[[ INPUT DATA open ]]
===== src/verilog/decode_pkg.sv =====
// decode package: widths, opcode encodings, instruction formats and stage packets
`default_nettype none

package decode_pkg;

    // datapath and instruction widths
    localparam int xlen = 64;
    localparam int instr_w = 32;

    typedef logic [4:0] reg_idx_t;
    typedef logic [xlen-1:0] xdata_t;

    // rv64i major opcodes
    typedef enum logic [6:0] {
        op_r      = 7'b0110011,
        op_r_w    = 7'b0111011,
        op_jalr   = 7'b1100111,
        op_load   = 7'b0000011,
        op_imm    = 7'b0010011,
        op_imm_w  = 7'b0011011,
        op_store  = 7'b0100011,
        op_branch = 7'b1100011,
        op_lui    = 7'b0110111,
        op_auipc  = 7'b0010111,
        op_jal    = 7'b1101111,
        op_fence  = 7'b0001111,
        op_system = 7'b1110011
    } opcode_e;

    // register-register format
    typedef struct packed {
        logic [6:0] funct7;
        reg_idx_t   rs2;
        reg_idx_t   rs1;
        logic [2:0] funct3;
        reg_idx_t   rd;
        logic [6:0] opcode;
    } r_fmt_t;

    // immediate format, also loads and jalr
    typedef struct packed {
        logic [11:0] imm;
        reg_idx_t    rs1;
        logic [2:0]  funct3;
        reg_idx_t    rd;
        logic [6:0]  opcode;
    } i_fmt_t;

    // store format, immediate split around rs fields
    typedef struct packed {
        logic [6:0] imm_hi;
        reg_idx_t   rs2;
        reg_idx_t   rs1;
        logic [2:0] funct3;
        logic [4:0] imm_lo;
        logic [6:0] opcode;
    } s_fmt_t;

    // branch format, scrambled offset in halfwords
    typedef struct packed {
        logic       imm_12;
        logic [5:0] imm_10_5;
        reg_idx_t   rs2;
        reg_idx_t   rs1;
        logic [2:0] funct3;
        logic [3:0] imm_4_1;
        logic       imm_11;
        logic [6:0] opcode;
    } b_fmt_t;

    // upper immediate format
    typedef struct packed {
        logic [19:0] imm;
        reg_idx_t    rd;
        logic [6:0]  opcode;
    } u_fmt_t;

    // jump format
    typedef struct packed {
        logic       imm_20;
        logic [9:0] imm_10_1;
        logic       imm_11;
        logic [7:0] imm_19_12;
        reg_idx_t   rd;
        logic [6:0] opcode;
    } j_fmt_t;

    // one instruction word seen through each format
    typedef union packed {
        r_fmt_t r;
        i_fmt_t i;
        s_fmt_t s;
        b_fmt_t b;
        u_fmt_t u;
        j_fmt_t j;
    } instr_u;

    // decoder result
    typedef struct packed {
        reg_idx_t   rs1;
        reg_idx_t   rs2;
        reg_idx_t   rd;
        logic       uses_rs1;
        logic       uses_rs2;
        logic       writes_rd;
        opcode_e    opcode;
        logic [2:0] funct3;
        xdata_t     imm;
    } dec_t;

    // write-back port
    typedef struct packed {
        logic     valid;
        reg_idx_t rd;
        xdata_t   data;
    } wb_t;

    // destination still in flight in execute
    typedef struct packed {
        logic     valid;
        reg_idx_t rd;
    } pend_t;

    // packet handed to execute
    typedef struct packed {
        xdata_t              pc;
        logic [instr_w-1:0]  instr;
        opcode_e             opcode;
        logic [2:0]          funct3;
        reg_idx_t            rd;
        logic                writes_rd;
        xdata_t              imm;
        xdata_t              rs1_data;
        xdata_t              rs2_data;
    } issue_t;

endpackage

`default_nettype wire


===== src/verilog/reg_file.sv =====
// register file: 32 x 64-bit, two async read ports, one write-back port, x0 reads zero
`default_nettype none

module reg_file (
    input  logic                 clk,
    input  logic                 reset,
    input  decode_pkg::reg_idx_t rs1,
    input  decode_pkg::reg_idx_t rs2,
    output decode_pkg::xdata_t   rs1_data,
    output decode_pkg::xdata_t   rs2_data,
    input  decode_pkg::wb_t      wb
);

    decode_pkg::xdata_t regs [32];

    // architectural state clears on reset
    always_ff @(posedge clk) begin
        if (reset) begin
            for (int k = 0; k < 32; k++) begin
                regs[k] <= '0;
            end
        end else if (wb.valid && wb.rd != '0) begin
            // writes to x0 dropped
            regs[wb.rd] <= wb.data;
        end
    end

    // no write-through, a same-cycle write is seen next cycle
    assign rs1_data = (rs1 == '0) ? '0 : regs[rs1];
    assign rs2_data = (rs2 == '0) ? '0 : regs[rs2];

endmodule

`default_nettype wire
[[ INPUT DATA closed ]]
_ACTIVITY:_ Return the material exactly as it was provided.

_SOLVED EXERCISE:_
===== src/verilog/decode_pkg.sv =====
// decode package: widths, opcode encodings, instruction formats and stage packets
`default_nettype none

package decode_pkg;

    // datapath and instruction widths
    localparam int xlen = 64;
    localparam int instr_w = 32;

    typedef logic [4:0] reg_idx_t;
    typedef logic [xlen-1:0] xdata_t;

    // rv64i major opcodes
    typedef enum logic [6:0] {
        op_r      = 7'b0110011,
        op_r_w    = 7'b0111011,
        op_jalr   = 7'b1100111,
        op_load   = 7'b0000011,
        op_imm    = 7'b0010011,
        op_imm_w  = 7'b0011011,
        op_store  = 7'b0100011,
        op_branch = 7'b1100011,
        op_lui    = 7'b0110111,
        op_auipc  = 7'b0010111,
        op_jal    = 7'b1101111,
        op_fence  = 7'b0001111,
        op_system = 7'b1110011
    } opcode_e;

    // register-register format
    typedef struct packed {
        logic [6:0] funct7;
        reg_idx_t   rs2;
        reg_idx_t   rs1;
        logic [2:0] funct3;
        reg_idx_t   rd;
        logic [6:0] opcode;
    } r_fmt_t;

    // immediate format, also loads and jalr
    typedef struct packed {
        logic [11:0] imm;
        reg_idx_t    rs1;
        logic [2:0]  funct3;
        reg_idx_t    rd;
        logic [6:0]  opcode;
    } i_fmt_t;

    // store format, immediate split around rs fields
    typedef struct packed {
        logic [6:0] imm_hi;
        reg_idx_t   rs2;
        reg_idx_t   rs1;
        logic [2:0] funct3;
        logic [4:0] imm_lo;
        logic [6:0] opcode;
    } s_fmt_t;

    // branch format, scrambled offset in halfwords
    typedef struct packed {
        logic       imm_12;
        logic [5:0] imm_10_5;
        reg_idx_t   rs2;
        reg_idx_t   rs1;
        logic [2:0] funct3;
        logic [3:0] imm_4_1;
        logic       imm_11;
        logic [6:0] opcode;
    } b_fmt_t;

    // upper immediate format
    typedef struct packed {
        logic [19:0] imm;
        reg_idx_t    rd;
        logic [6:0]  opcode;
    } u_fmt_t;

    // jump format
    typedef struct packed {
        logic       imm_20;
        logic [9:0] imm_10_1;
        logic       imm_11;
        logic [7:0] imm_19_12;
        reg_idx_t   rd;
        logic [6:0] opcode;
    } j_fmt_t;

    // one instruction word seen through each format
    typedef union packed {
        r_fmt_t r;
        i_fmt_t i;
        s_fmt_t s;
        b_fmt_t b;
        u_fmt_t u;
        j_fmt_t j;
    } instr_u;

    // decoder result
    typedef struct packed {
        reg_idx_t   rs1;
        reg_idx_t   rs2;
        reg_idx_t   rd;
        logic       uses_rs1;
        logic       uses_rs2;
        logic       writes_rd;
        opcode_e    opcode;
        logic [2:0] funct3;
        xdata_t     imm;
    } dec_t;

    // write-back port
    typedef struct packed {
        logic     valid;
        reg_idx_t rd;
        xdata_t   data;
    } wb_t;

    // destination still in flight in execute
    typedef struct packed {
        logic     valid;
        reg_idx_t rd;
    } pend_t;

    // packet handed to execute
    typedef struct packed {
        xdata_t              pc;
        logic [instr_w-1:0]  instr;
        opcode_e             opcode;
        logic [2:0]          funct3;
        reg_idx_t            rd;
        logic                writes_rd;
        xdata_t              imm;
        xdata_t              rs1_data;
        xdata_t              rs2_data;
    } issue_t;

endpackage

`default_nettype wire


===== src/verilog/reg_file.sv =====
// register file: 32 x 64-bit, two async read ports, one write-back port, x0 reads zero
`default_nettype none

module reg_file (
    input  logic                 clk,
    input  logic                 reset,
    input  decode_pkg::reg_idx_t rs1,
    input  decode_pkg::reg_idx_t rs2,
    output decode_pkg::xdata_t   rs1_data,
    output decode_pkg::xdata_t   rs2_data,
    input  decode_pkg::wb_t      wb
);

    decode_pkg::xdata_t regs [32];

    // architectural state clears on reset
    always_ff @(posedge clk) begin
        if (reset) begin
            for (int k = 0; k < 32; k++) begin
                regs[k] <= '0;
            end
        end else if (wb.valid && wb.rd != '0) begin
            // writes to x0 dropped
            regs[wb.rd] <= wb.data;
        end
    end

    // no write-through, a same-cycle write is seen next cycle
    assign rs1_data = (rs1 == '0) ? '0 : regs[rs1];
    assign rs2_data = (rs2 == '0) ? '0 : regs[rs2];

endmodule

`default_nettype wire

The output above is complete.